Work to be completed
Reproduce the entries shown below only from the line with "4'b1110: cond_ok = 1'b1;" down to the line with "case (IR[27:25])", keeping both end lines and copying each one exactly.

Collected data
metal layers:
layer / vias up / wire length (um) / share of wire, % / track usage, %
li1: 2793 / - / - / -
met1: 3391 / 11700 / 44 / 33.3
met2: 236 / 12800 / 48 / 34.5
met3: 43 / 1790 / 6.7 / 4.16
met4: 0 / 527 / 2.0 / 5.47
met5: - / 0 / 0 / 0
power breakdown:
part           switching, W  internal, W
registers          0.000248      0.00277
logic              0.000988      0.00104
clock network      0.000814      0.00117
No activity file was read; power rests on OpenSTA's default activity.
==> src/rtl/arm_control_unit.sv <==
// Moore microsequencer for a simple ARM-subset datapath: 5-bit state register, CW decoded from state (plus IR fields).
// Optional macro CU_BRANCH_LINK_EN: a branch with IR[24]=1 writes R14 in a LINK state before BRANCH.
module arm_control_unit (
  input  logic        CLK,
  input  logic        Reset,
  input  logic [31:0] IR,
  input  logic        MFC,
  input  logic [3:0]  Flags,
  output logic [31:0] CW
);

  typedef enum logic [4:0] {
    S_RESET  = 5'd0,
    S_FETCH1 = 5'd1,
    S_FETCH2 = 5'd2,
    S_FETCH3 = 5'd3,
    S_DECODE = 5'd4,
    S_DP_REG = 5'd5,
    S_DP_IMM = 5'd6,
    S_ADDR   = 5'd7,
    S_LOAD   = 5'd8,
    S_WB     = 5'd9,
    S_STORE  = 5'd10,
    S_LINK   = 5'd11,
    S_BRANCH = 5'd12
  } state_t;

  localparam int B_MFA    = 31;
  localparam int B_RW_RAM = 30;
  localparam int B_RF_RW  = 28;
  localparam int B_SSAB   = 27;
  localparam int B_SSOP   = 26;
  localparam int B_SMA    = 25;
  localparam int B_STA    = 24;
  localparam int B_MAR_EN = 23;
  localparam int B_SR_EN  = 22;
  localparam int B_MDR_EN = 21;
  localparam int B_IR_EN  = 20;
  localparam int B_SHT_EN = 19;
  localparam int B_ISE_EN = 18;
  localparam int B_CLR    = 16;

  localparam logic [3:0] ALU_ADD = 4'b0100;
  localparam logic [3:0] ALU_SUB = 4'b0010;

  state_t      state_q, state_d;
  logic [31:0] cw;
  logic        cond_ok;
  logic        link_br;
  logic        fl_c, fl_n, fl_v, fl_z;
  logic        unused_ir;

  assign fl_c = Flags[3];
  assign fl_n = Flags[2];
  assign fl_v = Flags[1];
  assign fl_z = Flags[0];
  assign unused_ir = ^IR[19:0];

`ifdef CU_BRANCH_LINK_EN
  assign link_br = IR[24];
`else
  assign link_br = 1'b0;
`endif

  always_comb begin
    cond_ok = 1'b0;
    case (IR[31:28])
      4'b0000: cond_ok = fl_z;
      4'b0001: cond_ok = !fl_z;
      4'b0010: cond_ok = fl_c;
      4'b0011: cond_ok = !fl_c;
      4'b0100: cond_ok = fl_n;
      4'b0101: cond_ok = !fl_n;
      4'b0110: cond_ok = fl_v;
      4'b0111: cond_ok = !fl_v;
      4'b1000: cond_ok = fl_c && !fl_z;
      4'b1001: cond_ok = !fl_c || fl_z;
      4'b1010: cond_ok = (fl_n == fl_v);
      4'b1011: cond_ok = (fl_n != fl_v);
      4'b1100: cond_ok = !fl_z && (fl_n == fl_v);
      4'b1101: cond_ok = fl_z || (fl_n != fl_v);
      4'b1110: cond_ok = 1'b1;
      default: cond_ok = 1'b0;
    endcase
  end

  always_comb begin
    state_d = S_RESET;
    case (state_q)
      S_RESET:  state_d = S_FETCH1;
      S_FETCH1: state_d = S_FETCH2;
      S_FETCH2: state_d = S_FETCH3;
      S_FETCH3: state_d = MFC ? S_DECODE : S_FETCH3;
      S_DECODE: begin
        if (!cond_ok) begin
          state_d = S_FETCH1;
        end else begin
          case (IR[27:25])
            3'b000:  state_d = S_DP_REG;
            3'b001:  state_d = S_DP_IMM;
            3'b010:  state_d = S_ADDR;
            3'b101:  state_d = link_br ? S_LINK : S_BRANCH;
            default: state_d = S_FETCH1;
          endcase
        end
      end
      S_DP_REG: state_d = S_FETCH1;
      S_DP_IMM: state_d = S_FETCH1;
      S_ADDR:   state_d = IR[20] ? S_LOAD : S_STORE;
      S_LOAD:   state_d = MFC ? S_WB : S_LOAD;
      S_WB:     state_d = S_FETCH1;
      S_STORE:  state_d = MFC ? S_FETCH1 : S_STORE;
      S_LINK:   state_d = S_BRANCH;
      S_BRANCH: state_d = S_FETCH1;
      default:  state_d = S_RESET;
    endcase
  end

  always_ff @(posedge CLK or negedge Reset) begin
    if (!Reset) state_q <= S_RESET;
    else        state_q <= state_d;
  end

  // Field slices: [15:14]=DSS [13:12]=WRA [11:10]=SRA [9:8]=SRB [7:6]=SISE [5:4]=SALUB [3:0]=ALUA
  always_comb begin
    cw = '0;
    case (state_q)
      S_RESET: cw[B_CLR] = 1'b1;
      S_FETCH1: begin
        cw[11:10]    = 2'b11;
        cw[B_SMA]    = 1'b1;
        cw[B_MAR_EN] = 1'b1;
      end
      S_FETCH2: begin
        cw[11:10]    = 2'b11;
        cw[5:4]      = 2'b11;
        cw[3:0]      = ALU_ADD;
        cw[B_RF_RW]  = 1'b1;
        cw[13:12]    = 2'b11;
        cw[B_MFA]    = 1'b1;
        cw[B_RW_RAM] = 1'b1;
      end
      S_FETCH3: begin
        cw[B_MFA]    = 1'b1;
        cw[B_RW_RAM] = 1'b1;
        cw[B_IR_EN]  = 1'b1;
      end
      S_DP_REG, S_DP_IMM: begin
        cw[9:8]      = 2'b10;
        cw[B_SHT_EN] = 1'b1;
        cw[3:0]      = IR[24:21];
        cw[13:12]    = 2'b01;
        cw[B_SR_EN]  = IR[20];
        // TST/TEQ/CMP/CMN only update flags
        cw[B_RF_RW]  = (IR[24:23] != 2'b10);
        cw[B_SSOP]   = (state_q == S_DP_IMM);
        cw[B_STA]    = (state_q == S_DP_IMM);
      end
      S_ADDR: begin
        cw[B_ISE_EN] = 1'b1;
        cw[5:4]      = 2'b01;
        cw[3:0]      = IR[23] ? ALU_ADD : ALU_SUB;
        cw[B_MAR_EN] = 1'b1;
      end
      S_LOAD: begin
        cw[B_MFA]    = 1'b1;
        cw[B_RW_RAM] = 1'b1;
        cw[B_MDR_EN] = 1'b1;
      end
      S_WB: begin
        cw[B_RF_RW]  = 1'b1;
        cw[13:12]    = 2'b01;
        cw[15:14]    = 2'b01;
      end
      S_STORE: begin
        cw[9:8]      = 2'b01;
        cw[B_SSAB]   = 1'b1;
        cw[B_MDR_EN] = 1'b1;
        cw[B_MFA]    = 1'b1;
      end
      S_LINK: begin
        cw[11:10]    = 2'b11;
        cw[15:14]    = 2'b10;
        cw[13:12]    = 2'b10;
        cw[B_RF_RW]  = 1'b1;
      end
      S_BRANCH: begin
        cw[11:10]    = 2'b11;
        cw[B_ISE_EN] = 1'b1;
        cw[7:6]      = 2'b10;
        cw[5:4]      = 2'b01;
        cw[3:0]      = ALU_ADD;
        cw[B_RF_RW]  = 1'b1;
        cw[13:12]    = 2'b11;
      end
      default: cw = '0;
    endcase
  end

  assign CW = cw;

endmodule

==> config.mk <==
export PLATFORM = sky130hd
export DESIGN_NAME = arm_control_unit
export DESIGN_NICKNAME = d
export VERILOG_FILES = /design/src/rtl/arm_control_unit.sv
export SDC_FILE = /design/constraint.sdc
export NUM_CORES = 1
export LEC_CHECK = 0
export BUFFER_PORTS_ARGS = -buffer_cell sky130_fd_sc_hd__buf_2
export CAP_MARGIN = 10
export CORE_UTILIZATION = 29
export CTS_CLUSTER_SIZE = 30
export DETAILED_ROUTE_END_ITERATION = 16
export PLACE_DENSITY = 0.6
export SLEW_MARGIN = 25
export SYNTH_ARGS = -nofsm -noshare
export SYNTH_HDL_FRONTEND = slang
export SYNTH_SLANG_ARGS = --single-unit
==> constraint.sdc <==
create_clock -name CLK -period 1.6 [get_ports CLK]
set_input_delay 0.08 -clock CLK [delete_from_list [all_inputs] [get_ports CLK]]
set_output_delay 0.08 -clock CLK [all_outputs]
set_load 0.05 [all_outputs]
# After elaboration in Yosys (flattened, before gate mapping)
# Cells that the tools add are included.
classes:
  reduce_logical: 22
  n_mux: 29
  n_shift: 0
  magnitude_cmp: 0
  n_mul: 0
  eq_ne: 32
  div_mod_pow: 0
  add_sub_neg: 0
  n_bitwise: 0
ops:
  columns: ["cell", "n"]
  rows:
  - ["$pmux W4 S9", 1]
  - ["$eq A4 B4 Y1 const B", 7]
  - ["$eq A5 B4 Y1 const B", 5]
  - ["$eq A5 B3 Y1 const B", 4]
  - ["$eq A4 B3 Y1 const B", 4]
  - ["$pmux W4 S4", 1]
  - ["$pmux W1 S15", 1]
  - ["$mux W1", 13]
  - ["$pmux W2 S2", 3]
  - ["$pmux W4 S3", 1]
  - ["$reduce_or A4 Y1", 3]
  - ["$eq A5 B2 Y1 const B", 2]
  - ["$reduce_or A2 Y1", 5]
  - ["$eq A4 B2 Y1 const B", 2]
  - ["$mux W4", 2]
  - ["$mux W2", 3]
  - ["$mux W3", 2]
  - ["$pmux W2 S3", 1]
  - ["$reduce_or A3 Y1", 2]
  - ["$eq A5 B1 Y1 const B", 1]
  - ["$logic_not A5 Y1", 1]
  - ["$reduce_or A5 Y1", 1]
  - ["$eq A4 B1 Y1 const B", 1]
  - ["$logic_not A1 Y1", 4]
  - ["11 further kinds", 13]
totals:
  wordCells: 84
  romBits: 0
  memories: 0
  regBits: 5
  mem_bits_rw: 0
  input_bits: 39
  output_inout_bits: 32
  latch_bits: 0

# Depth between registers and ports, before layout
depth:
  depth_word: 5
  mapped_depth: 7
  ltp_nobuf: 5

# Worst setup path after synthesis
# No wires, ideal clock.
synth_timing:
  path_type: "flip-flop to output port"
  from: "register state_q[0]"
  to: "output CW[4]"
  stages_incl_launch_ff: 5
  required_time_ps: 1520
  path_slack_ps: -921
  path_buffers: 0
  t_arrival_ps: 2441
  path_cell_list: "dfrtp_1 -> nand2b_1 -> or2_2 -> a21boi_0 -> or2_2"
synth_between:
  elab_chain_cells: 3
  elab_cells_between_ends: 5
  cone_classes: "eq/ne (3); mux (1); reduce/logical (1)"
synth_rtl:
  columns: ["item", "line_no", "rtl"]
  rows:
  - ["start: declaration", "46", "state_t state_q, state_d;"]
  - ["start signal: assignment", "121", "else state_q <= state_d;"]
  - ["$eq A5 B4 Y1 / $eq A5 B3 Y1 (equally long branches)", "127", "case (state_q)"]
  - ["$reduce_or A2 Y1 (no line)", null, null]
  - ["$pmux W2 S2 (*)", "127", null]
  - ["end: declaration", "9", "output logic [31:0] CW"]
# Mark *: on every way between the ends. The rest lies on a longest branch, timed or not.

# Final worst setup path
layout_timing:
  from: "register state_q[0]"
  to: "output CW[26]"
layout_between:
  elab_chain_cells: 3
  elab_cells_between_ends: 4
  cone_classes: "eq/ne (2); mux (1); reduce/logical (1)"
layout_rtl:
  columns: ["item", "line_no"]
  rows:
  - ["$eq A5 B3 Y1, on equally long branches", "127, 156"]
  - ["$reduce_or A2 Y1", "127"]
  - ["$mux W1 (*)", "127"]
# Marked as above.

==> key figures <==
Critical path
  – Startpoint Class: flip-flop
  – Reg-to-Reg Start: state_q[3]
  – WP data arrival: 1.54 ns
  – Worst Setup Path Type: reg2out
  – Critical Path End Type: primary output
  – Data required, critical path: 1.52 ns
  – R2R Setup Slk: 0.05 ns
  – R2R cell count: 7
  – CP max FO: 5
  – Crit path capture: CW[26]
  – CP startpoint: state_q[0]
  – Cell Chain, Critical Path: nand2b_1 -> buf_4 -> nor2_1 -> clkbuf_4
  – Slowest cell on crit path: dfrtp_1
  – Worst r2r dst: state_q[0]
  – CP peak stage delay: 0.40 ns

STA
  – Fin crit period: 1.615 ns
  – Final setup skew: 0.006219 ns
  – Final Hold Fails: 0
  – Period utilization: 100.9%
  – Hold WS: 0.1775 ns
  – Max Clock Freq: 0.6192 GHz
  – Slew Viols, Final: 0
  – RSZ-0062 raised after global routing: yes
  – Final setup violation count: 2
  – Worst setup margin: -0.01508 ns
  – Total Neg Setup Slack: -0.02788 ns

Clock network
  – Reg clk slew, reported paths: 0.04 ns
  – Clock buffer depth: 2
  – H-tree lvl count: 1
  – Clk_lat worst skew: 0.23 ns
  – CTS tree: yes
  – Clock sink count: 4
  – CTS Root Cell: clkbuf_4
  – Cts bufs inserted: 3

Floorplan
  – Initial core utilization: 31.08%
  – Die Ht: 56.60 um
  – Top Ports: 71
  – Die area: 3204 um2
  – Die width: 56.60 um
  – CORE AREA: 2781 um2
  – Row cnt: 19

Yosys
  – #FFs+latches synth: 4
  – Post-synthesis sequential area ratio: 11.58%
  – Largest family of logic cells by synthesized area: simple AND/OR/NAND/NOR gates
  – Syn avg cell area: 6.862 um2
  – Post-Syn Area: 864.6 um2
  – Post-synthesis mux area share: 2.315%
  – Cell variety after synth: 44
  – Post-Syn Instances: 126
  – Post-synthesis xor/xnor area fraction: 5.065%
  – EDFF count, synth: 0
  – Post-synth ARST share: 100.0%
  – Synth Warn #: 0
  – Fraction of the mapped netlist area in adder cells: 0%
  – Ys flop type: dfrtp_1
  – Simple-gate share of the synthesized area: 37.34%
  – Synth Area in Compound Gates: 30.39%

Global routing
  – Total GRT Usage: 16.16%
  – Vias in the first global route: 1023
  – Congestion Overflow GR: 0
  – Largest net degree at the start of global routing: 10
  – Initial antenna violation count: 0
  – First-pass GRT wire length: 4.284 mm

Place
  – DP Area: 1240 um2
  – GPL Wtd Cong: 0.7459
  – Port buffer count: 47
  – HPWL Detailed: 2.035 mm

Finish
  – Inserted Diodes: 0
  – Biggest regs: state_q x4
  – Max reg flops: 4
  – Fraction of layout cells with a size suffix above 1: 57.53%
  – Design area: 1491 um2
  – Fill count: 274
  – Util after Layout: 53.62%
  – Layout net count: 227
  – Largest register by flop count: state_q
  – Area Growth Syn to Fin: 72.50%

Run status
  – Violated checks: negative setup slack
  – Status: finished with violations

Routing
  – Via count: 1144
  – First-pass iteration count of the detailed router: 6
  – Post-route ant nets: 0
  – Final wirelength: 2.739 mm
  – DRT iter0 DRCs: 39
  – DRC viols: 0
  – Vias per cell: 5.272
  – Wire per inst: 12.62 um

Hold path
  – Min-Delay Path Class: in2async

Power
  – P_leak: 0.7035 nW
  – PD cells: 2745 nW/um2
  – Maximum vdd drop: 0.002360 V
  – Overall Power: 4.094 mW

Flow run
  – Max-cap violations: 0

Task solution
      4'b1110: cond_ok = 1'b1;
      default: cond_ok = 1'b0;
    endcase
  end

  always_comb begin
    state_d = S_RESET;
    case (state_q)
      S_RESET:  state_d = S_FETCH1;
      S_FETCH1: state_d = S_FETCH2;
      S_FETCH2: state_d = S_FETCH3;
      S_FETCH3: state_d = MFC ? S_DECODE : S_FETCH3;
      S_DECODE: begin
        if (!cond_ok) begin
          state_d = S_FETCH1;
        end else begin
          case (IR[27:25])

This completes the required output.